• [TASK TO CARRY OUT]:
List all the lines in these records that hold "decap".

• [INPUT FOR THIS TASK]:
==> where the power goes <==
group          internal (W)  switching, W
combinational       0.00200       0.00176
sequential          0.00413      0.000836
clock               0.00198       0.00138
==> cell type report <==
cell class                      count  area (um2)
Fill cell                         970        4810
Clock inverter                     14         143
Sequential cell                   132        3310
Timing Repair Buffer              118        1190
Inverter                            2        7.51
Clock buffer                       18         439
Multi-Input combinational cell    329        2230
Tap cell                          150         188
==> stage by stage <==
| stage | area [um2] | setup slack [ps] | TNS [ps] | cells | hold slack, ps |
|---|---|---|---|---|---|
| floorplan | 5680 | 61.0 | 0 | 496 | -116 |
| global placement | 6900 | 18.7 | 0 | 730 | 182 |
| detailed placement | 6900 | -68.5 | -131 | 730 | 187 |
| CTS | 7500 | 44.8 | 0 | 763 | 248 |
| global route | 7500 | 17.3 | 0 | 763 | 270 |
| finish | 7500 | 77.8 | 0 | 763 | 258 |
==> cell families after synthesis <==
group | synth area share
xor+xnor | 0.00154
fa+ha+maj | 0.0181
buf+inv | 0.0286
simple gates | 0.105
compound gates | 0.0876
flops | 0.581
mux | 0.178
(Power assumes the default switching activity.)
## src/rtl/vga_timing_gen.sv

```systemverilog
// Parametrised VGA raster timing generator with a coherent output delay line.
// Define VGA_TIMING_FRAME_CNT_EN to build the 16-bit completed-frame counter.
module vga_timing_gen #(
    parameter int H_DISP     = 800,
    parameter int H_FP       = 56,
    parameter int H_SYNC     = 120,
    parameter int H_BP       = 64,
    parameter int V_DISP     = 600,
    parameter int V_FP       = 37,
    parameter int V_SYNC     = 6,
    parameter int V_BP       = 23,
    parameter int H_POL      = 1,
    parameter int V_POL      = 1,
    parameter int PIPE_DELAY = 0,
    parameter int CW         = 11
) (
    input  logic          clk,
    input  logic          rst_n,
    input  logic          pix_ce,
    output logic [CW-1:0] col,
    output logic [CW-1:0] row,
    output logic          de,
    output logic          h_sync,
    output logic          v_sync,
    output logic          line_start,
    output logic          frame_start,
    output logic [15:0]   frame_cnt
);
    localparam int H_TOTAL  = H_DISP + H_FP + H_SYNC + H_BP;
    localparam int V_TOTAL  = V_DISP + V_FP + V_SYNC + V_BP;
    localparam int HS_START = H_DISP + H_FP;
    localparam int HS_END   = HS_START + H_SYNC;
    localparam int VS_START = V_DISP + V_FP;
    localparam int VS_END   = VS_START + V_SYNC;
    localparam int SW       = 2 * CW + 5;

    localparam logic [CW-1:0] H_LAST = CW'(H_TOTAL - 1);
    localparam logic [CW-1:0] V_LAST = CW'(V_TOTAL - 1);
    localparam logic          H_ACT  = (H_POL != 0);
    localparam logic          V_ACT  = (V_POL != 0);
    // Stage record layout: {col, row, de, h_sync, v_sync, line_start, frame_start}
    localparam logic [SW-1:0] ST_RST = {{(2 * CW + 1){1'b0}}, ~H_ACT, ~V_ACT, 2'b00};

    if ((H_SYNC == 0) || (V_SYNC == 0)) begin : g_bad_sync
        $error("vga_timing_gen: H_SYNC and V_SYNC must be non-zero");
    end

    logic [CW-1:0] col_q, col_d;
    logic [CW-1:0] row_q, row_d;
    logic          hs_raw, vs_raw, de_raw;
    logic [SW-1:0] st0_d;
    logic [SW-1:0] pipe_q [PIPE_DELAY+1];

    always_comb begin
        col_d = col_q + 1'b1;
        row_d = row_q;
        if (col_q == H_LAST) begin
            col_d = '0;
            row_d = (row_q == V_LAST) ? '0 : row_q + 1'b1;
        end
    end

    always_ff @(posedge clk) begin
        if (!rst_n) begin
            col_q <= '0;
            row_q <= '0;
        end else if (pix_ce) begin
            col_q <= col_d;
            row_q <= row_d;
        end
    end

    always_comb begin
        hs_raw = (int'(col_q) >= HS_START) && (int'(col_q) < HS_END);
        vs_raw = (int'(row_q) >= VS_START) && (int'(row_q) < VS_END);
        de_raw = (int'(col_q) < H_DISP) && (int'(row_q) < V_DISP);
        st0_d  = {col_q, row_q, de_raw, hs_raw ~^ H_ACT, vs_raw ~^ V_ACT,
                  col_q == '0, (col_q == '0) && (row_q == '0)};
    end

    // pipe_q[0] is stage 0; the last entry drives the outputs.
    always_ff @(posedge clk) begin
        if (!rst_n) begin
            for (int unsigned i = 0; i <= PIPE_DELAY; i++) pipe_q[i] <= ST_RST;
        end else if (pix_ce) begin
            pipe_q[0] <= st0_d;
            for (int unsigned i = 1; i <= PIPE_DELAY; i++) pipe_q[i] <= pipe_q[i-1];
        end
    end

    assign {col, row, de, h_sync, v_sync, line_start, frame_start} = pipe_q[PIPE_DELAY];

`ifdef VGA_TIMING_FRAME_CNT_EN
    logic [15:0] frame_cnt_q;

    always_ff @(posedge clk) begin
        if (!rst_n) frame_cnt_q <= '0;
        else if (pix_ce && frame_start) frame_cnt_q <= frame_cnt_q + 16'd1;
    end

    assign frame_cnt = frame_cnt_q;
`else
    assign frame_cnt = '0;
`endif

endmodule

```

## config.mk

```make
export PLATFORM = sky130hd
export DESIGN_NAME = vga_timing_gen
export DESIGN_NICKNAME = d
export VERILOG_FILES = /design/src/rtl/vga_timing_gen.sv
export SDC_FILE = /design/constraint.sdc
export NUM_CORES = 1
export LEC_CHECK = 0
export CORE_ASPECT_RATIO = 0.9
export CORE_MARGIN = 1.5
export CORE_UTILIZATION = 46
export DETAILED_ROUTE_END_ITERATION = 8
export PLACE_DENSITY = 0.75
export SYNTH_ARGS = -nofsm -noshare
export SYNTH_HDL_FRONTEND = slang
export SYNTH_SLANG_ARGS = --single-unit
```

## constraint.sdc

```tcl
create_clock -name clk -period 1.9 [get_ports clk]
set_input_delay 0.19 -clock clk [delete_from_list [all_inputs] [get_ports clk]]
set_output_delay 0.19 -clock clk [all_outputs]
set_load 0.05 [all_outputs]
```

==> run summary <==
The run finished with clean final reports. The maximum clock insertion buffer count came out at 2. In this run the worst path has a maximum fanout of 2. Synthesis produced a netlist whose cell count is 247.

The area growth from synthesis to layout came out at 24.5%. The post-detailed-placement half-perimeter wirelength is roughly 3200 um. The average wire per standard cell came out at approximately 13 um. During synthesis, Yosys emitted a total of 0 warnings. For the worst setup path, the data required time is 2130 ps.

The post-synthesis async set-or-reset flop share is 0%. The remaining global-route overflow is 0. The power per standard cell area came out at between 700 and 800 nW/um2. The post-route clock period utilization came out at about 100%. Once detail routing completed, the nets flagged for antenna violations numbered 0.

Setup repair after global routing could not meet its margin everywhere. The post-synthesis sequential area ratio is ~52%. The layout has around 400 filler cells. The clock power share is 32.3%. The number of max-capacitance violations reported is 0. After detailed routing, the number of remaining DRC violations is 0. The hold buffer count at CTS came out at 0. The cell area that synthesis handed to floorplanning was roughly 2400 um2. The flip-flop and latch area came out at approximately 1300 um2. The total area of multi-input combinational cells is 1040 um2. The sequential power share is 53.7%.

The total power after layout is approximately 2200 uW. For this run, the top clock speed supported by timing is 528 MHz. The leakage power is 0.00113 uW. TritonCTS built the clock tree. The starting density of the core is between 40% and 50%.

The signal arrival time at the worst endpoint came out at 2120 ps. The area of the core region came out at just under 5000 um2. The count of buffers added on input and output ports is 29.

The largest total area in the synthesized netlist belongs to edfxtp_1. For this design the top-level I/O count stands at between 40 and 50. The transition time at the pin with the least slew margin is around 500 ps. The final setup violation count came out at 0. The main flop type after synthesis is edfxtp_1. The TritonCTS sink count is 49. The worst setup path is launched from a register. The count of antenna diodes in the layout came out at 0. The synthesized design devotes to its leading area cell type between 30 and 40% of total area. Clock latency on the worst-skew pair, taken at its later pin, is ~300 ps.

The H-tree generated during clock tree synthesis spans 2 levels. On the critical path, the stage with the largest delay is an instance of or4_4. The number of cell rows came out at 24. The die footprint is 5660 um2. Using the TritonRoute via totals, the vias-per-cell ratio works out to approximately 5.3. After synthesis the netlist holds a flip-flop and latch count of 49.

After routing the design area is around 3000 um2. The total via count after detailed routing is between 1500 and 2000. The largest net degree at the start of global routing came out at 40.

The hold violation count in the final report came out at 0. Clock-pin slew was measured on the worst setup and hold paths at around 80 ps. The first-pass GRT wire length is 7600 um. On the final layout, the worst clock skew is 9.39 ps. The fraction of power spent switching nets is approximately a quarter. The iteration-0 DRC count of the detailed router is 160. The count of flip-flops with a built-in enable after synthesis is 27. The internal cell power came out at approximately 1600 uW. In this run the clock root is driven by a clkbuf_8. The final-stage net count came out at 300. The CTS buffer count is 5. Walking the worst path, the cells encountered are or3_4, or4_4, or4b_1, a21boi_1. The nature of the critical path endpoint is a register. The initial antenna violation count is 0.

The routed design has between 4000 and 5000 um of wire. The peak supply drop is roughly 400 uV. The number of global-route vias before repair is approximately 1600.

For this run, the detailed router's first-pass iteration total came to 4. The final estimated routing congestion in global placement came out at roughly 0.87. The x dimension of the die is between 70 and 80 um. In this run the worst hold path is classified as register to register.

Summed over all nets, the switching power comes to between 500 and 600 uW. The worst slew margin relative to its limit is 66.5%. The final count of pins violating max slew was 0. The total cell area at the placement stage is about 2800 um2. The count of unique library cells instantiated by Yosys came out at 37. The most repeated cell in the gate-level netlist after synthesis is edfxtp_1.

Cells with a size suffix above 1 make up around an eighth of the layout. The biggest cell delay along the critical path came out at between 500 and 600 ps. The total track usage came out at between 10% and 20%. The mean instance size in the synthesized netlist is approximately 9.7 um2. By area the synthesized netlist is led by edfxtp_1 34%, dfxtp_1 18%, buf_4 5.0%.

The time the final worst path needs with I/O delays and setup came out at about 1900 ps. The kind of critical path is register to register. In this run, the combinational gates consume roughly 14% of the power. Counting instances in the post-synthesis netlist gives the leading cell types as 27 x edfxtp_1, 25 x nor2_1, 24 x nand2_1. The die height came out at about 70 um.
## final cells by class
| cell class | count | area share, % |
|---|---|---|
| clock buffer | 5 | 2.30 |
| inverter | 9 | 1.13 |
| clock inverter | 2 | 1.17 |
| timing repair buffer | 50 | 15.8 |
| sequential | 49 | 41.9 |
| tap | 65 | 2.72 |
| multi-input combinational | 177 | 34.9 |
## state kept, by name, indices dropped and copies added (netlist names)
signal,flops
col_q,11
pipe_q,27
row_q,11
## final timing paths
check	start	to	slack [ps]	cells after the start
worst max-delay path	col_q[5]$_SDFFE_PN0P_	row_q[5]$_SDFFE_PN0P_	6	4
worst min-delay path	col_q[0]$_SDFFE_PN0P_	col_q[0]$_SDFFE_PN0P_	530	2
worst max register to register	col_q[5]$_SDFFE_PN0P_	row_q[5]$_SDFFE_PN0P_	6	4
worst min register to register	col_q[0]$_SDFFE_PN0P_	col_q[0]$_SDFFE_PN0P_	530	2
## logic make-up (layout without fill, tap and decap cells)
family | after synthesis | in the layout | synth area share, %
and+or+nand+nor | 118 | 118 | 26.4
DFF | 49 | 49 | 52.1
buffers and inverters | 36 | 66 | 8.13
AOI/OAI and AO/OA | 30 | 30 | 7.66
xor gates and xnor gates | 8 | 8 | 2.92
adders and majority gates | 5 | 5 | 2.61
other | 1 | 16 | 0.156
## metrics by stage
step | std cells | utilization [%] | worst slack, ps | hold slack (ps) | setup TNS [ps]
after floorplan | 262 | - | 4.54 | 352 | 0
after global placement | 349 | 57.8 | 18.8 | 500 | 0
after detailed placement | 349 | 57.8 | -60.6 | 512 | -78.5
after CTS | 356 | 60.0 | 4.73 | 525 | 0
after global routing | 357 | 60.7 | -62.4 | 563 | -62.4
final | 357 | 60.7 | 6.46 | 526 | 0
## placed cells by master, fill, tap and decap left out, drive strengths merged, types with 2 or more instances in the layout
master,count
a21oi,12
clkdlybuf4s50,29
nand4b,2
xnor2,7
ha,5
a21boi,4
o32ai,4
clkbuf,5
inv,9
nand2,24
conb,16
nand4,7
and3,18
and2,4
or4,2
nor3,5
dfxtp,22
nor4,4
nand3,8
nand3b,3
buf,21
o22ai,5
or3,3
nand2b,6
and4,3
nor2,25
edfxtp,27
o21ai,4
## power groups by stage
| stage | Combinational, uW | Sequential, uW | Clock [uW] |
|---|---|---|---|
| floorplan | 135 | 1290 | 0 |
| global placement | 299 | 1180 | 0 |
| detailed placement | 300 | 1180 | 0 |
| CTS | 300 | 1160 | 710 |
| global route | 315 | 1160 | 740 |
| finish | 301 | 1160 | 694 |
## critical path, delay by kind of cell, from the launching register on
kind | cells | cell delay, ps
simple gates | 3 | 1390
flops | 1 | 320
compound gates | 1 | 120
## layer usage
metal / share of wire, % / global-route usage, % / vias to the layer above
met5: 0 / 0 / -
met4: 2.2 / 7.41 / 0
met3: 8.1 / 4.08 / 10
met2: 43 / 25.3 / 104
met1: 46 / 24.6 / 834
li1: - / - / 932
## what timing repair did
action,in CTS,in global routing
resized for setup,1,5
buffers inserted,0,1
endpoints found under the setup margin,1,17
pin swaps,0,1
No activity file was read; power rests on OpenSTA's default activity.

• [TASK SOLUTION]:
## logic make-up (layout without fill, tap and decap cells)
## placed cells by master, fill, tap and decap left out, drive strengths merged, types with 2 or more instances in the layout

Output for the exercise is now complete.